Source data:

►

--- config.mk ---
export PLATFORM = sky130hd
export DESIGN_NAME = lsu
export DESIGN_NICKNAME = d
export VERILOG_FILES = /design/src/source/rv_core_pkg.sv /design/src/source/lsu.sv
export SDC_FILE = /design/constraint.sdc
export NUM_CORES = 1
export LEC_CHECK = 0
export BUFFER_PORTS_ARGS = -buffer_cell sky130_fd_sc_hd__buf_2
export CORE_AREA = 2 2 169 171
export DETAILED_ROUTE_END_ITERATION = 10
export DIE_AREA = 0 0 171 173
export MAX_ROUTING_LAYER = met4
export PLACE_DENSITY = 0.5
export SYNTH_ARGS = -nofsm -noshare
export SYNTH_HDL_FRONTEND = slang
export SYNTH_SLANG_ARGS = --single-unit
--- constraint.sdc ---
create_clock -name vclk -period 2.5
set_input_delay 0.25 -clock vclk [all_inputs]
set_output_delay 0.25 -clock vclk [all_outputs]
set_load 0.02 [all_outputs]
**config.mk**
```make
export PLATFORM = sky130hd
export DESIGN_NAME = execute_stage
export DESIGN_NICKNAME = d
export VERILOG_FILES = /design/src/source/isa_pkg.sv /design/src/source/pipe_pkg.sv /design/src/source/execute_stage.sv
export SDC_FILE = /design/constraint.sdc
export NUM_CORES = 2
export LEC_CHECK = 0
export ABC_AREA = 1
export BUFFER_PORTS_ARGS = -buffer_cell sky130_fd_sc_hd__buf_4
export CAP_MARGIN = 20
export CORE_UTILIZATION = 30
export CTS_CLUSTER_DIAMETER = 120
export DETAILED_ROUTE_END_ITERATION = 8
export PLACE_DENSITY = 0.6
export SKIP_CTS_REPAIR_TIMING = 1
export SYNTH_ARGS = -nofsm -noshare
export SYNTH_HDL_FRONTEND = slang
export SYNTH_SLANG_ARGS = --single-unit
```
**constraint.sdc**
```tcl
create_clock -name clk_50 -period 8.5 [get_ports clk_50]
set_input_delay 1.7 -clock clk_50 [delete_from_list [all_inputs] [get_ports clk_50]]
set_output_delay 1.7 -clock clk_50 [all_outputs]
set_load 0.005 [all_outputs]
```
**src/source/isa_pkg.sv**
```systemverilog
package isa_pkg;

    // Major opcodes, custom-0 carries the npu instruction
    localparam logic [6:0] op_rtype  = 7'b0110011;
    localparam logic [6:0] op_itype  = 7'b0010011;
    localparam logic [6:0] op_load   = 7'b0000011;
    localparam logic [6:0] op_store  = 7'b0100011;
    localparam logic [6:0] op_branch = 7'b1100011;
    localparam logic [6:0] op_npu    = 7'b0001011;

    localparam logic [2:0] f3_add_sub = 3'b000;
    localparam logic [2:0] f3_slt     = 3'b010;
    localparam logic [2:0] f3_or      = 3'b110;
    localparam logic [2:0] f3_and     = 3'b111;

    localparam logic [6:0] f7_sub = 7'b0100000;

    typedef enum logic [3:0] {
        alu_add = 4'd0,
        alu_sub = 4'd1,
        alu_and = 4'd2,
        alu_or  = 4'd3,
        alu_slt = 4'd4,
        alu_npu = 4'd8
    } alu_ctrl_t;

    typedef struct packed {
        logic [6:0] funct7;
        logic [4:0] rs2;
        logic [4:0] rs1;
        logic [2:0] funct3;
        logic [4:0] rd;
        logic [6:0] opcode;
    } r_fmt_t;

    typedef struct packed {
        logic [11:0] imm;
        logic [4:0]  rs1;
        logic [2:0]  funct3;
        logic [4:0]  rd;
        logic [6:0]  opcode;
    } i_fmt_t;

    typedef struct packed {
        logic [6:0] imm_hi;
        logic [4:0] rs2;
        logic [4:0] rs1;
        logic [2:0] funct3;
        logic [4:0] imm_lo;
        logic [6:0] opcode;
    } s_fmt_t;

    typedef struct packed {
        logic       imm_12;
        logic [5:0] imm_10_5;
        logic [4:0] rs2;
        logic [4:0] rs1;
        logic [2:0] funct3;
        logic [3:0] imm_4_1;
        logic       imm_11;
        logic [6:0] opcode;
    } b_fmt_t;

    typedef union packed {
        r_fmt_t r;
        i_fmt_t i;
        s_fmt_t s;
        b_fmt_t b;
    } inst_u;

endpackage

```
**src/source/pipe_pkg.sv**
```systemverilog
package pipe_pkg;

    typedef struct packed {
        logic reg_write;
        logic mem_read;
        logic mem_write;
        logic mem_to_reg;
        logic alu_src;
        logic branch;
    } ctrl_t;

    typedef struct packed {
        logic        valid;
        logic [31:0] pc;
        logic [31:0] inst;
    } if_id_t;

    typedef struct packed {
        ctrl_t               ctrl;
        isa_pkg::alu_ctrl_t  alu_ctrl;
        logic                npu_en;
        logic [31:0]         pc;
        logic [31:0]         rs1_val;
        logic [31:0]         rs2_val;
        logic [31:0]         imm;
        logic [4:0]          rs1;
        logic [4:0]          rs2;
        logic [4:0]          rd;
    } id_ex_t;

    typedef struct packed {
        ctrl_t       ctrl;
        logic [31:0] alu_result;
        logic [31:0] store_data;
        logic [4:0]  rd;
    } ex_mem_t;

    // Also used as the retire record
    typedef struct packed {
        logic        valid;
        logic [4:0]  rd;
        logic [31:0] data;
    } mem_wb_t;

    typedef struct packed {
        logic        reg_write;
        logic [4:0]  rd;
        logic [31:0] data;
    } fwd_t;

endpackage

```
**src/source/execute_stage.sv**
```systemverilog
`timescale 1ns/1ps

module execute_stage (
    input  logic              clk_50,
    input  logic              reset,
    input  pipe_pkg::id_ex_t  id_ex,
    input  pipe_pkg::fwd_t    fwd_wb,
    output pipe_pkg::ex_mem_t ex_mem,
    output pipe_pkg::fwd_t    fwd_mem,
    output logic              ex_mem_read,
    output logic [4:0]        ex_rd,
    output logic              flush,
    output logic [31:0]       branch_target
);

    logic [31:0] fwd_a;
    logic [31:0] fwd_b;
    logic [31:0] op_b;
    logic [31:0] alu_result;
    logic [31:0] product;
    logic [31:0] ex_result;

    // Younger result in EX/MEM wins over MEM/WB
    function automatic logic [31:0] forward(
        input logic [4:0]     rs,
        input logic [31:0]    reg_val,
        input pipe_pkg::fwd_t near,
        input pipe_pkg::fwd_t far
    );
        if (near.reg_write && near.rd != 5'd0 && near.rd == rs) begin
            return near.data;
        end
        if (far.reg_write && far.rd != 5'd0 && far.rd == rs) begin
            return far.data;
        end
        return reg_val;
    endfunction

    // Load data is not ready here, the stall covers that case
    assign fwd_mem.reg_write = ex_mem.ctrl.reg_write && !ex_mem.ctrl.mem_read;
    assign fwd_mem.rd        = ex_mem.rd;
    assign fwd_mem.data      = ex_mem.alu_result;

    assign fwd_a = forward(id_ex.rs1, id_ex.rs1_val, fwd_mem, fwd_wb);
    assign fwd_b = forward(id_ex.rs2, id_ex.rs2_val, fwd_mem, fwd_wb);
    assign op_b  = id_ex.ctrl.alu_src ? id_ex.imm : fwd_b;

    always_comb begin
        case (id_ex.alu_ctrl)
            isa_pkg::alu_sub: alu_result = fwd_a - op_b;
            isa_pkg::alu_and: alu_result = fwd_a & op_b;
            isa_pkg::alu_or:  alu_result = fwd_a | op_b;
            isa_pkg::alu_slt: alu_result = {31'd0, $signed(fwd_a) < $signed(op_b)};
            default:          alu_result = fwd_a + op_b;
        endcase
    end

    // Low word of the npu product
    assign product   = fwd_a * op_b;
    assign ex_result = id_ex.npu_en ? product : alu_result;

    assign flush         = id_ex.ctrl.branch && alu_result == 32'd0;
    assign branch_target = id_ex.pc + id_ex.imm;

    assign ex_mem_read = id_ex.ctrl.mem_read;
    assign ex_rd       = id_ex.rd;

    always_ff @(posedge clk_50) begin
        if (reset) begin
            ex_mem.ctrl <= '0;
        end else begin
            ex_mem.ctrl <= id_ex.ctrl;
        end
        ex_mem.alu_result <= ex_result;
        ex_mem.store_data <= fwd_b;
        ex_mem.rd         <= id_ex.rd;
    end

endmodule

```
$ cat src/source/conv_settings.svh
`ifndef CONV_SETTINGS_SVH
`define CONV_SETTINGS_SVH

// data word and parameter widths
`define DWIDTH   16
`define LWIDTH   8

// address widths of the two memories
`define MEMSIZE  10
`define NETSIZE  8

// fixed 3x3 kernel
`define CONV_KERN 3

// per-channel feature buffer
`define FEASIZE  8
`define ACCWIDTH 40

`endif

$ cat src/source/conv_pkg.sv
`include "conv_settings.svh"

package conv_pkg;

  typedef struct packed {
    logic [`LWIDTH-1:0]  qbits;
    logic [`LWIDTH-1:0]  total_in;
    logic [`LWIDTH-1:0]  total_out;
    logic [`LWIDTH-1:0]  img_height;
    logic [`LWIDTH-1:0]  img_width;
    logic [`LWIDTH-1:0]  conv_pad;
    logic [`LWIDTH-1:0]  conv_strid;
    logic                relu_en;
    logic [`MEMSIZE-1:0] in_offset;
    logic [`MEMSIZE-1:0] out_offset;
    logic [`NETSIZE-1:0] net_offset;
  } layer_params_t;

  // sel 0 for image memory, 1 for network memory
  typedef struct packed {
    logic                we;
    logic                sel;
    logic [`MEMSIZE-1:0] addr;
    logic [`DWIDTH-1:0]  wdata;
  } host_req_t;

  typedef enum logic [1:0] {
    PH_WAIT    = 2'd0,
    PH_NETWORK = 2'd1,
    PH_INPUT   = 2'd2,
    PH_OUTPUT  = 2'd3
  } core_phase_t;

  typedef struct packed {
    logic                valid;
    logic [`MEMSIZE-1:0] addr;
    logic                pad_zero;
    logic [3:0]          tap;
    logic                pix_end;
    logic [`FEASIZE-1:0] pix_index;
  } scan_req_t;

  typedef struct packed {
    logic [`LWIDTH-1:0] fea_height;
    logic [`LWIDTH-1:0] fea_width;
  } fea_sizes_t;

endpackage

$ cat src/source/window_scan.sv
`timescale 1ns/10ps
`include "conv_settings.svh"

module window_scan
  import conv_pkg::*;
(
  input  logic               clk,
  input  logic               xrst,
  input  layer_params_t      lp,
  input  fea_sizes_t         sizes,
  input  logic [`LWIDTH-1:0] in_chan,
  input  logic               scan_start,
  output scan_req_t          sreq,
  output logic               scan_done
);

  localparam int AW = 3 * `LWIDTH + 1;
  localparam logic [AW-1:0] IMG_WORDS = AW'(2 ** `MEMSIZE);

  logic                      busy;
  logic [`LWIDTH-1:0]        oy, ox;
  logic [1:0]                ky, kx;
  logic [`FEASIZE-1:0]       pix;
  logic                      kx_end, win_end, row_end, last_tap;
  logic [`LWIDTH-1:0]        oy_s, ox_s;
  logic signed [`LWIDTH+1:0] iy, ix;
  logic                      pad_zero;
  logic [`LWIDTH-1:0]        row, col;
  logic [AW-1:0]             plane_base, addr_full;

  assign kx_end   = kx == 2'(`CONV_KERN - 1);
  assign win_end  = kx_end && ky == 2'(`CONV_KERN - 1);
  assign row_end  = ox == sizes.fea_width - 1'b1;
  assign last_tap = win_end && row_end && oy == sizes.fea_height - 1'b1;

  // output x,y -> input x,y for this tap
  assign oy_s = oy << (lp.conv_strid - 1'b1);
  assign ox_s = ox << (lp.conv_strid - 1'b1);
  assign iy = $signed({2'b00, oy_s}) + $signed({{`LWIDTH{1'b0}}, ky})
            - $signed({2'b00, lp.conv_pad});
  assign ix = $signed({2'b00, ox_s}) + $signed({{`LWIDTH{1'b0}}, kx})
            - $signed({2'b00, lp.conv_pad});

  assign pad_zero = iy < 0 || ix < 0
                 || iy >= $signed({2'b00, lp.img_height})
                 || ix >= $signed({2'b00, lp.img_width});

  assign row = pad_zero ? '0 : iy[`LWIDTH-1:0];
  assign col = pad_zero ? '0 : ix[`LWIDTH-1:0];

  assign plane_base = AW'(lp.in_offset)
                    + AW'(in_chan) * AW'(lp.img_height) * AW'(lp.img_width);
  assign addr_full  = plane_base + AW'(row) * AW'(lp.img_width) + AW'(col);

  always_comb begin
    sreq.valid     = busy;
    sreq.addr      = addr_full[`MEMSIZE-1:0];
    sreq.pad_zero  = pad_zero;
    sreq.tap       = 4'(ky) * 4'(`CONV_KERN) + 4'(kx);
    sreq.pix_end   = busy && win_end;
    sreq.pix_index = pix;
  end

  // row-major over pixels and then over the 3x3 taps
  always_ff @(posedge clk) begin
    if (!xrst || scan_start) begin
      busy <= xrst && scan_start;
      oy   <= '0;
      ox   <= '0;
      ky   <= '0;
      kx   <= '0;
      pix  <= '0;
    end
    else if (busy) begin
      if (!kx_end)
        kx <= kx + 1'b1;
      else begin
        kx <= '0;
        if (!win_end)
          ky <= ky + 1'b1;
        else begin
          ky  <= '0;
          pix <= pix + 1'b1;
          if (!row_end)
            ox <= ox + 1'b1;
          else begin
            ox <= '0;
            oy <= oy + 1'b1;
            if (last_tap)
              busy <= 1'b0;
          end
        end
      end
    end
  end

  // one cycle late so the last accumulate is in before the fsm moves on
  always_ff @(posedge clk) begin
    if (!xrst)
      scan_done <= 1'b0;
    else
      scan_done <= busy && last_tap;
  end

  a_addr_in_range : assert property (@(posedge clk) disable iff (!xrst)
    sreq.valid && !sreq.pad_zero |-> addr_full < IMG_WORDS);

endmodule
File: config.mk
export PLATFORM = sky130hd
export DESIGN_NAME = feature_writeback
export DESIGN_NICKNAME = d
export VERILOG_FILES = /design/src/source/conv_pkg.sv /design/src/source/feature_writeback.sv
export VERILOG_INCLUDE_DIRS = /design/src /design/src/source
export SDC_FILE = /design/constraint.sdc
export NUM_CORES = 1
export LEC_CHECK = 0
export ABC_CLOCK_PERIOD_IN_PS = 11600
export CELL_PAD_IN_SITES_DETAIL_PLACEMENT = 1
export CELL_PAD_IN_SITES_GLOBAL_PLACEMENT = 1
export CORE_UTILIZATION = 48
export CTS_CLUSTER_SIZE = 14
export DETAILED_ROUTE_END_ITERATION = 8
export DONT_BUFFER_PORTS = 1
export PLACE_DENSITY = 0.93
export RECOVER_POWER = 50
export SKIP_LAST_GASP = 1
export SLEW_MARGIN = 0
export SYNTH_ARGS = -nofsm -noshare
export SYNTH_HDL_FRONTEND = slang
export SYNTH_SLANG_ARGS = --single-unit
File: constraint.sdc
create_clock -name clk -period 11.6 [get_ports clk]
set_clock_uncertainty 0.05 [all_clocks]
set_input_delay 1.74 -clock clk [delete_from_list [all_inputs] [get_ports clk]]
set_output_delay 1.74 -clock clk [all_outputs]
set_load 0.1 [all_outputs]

◄

» **Task goal**: Find every line of the records holding "signed". Answer with the count alone.

» **Solution to the problem**: 8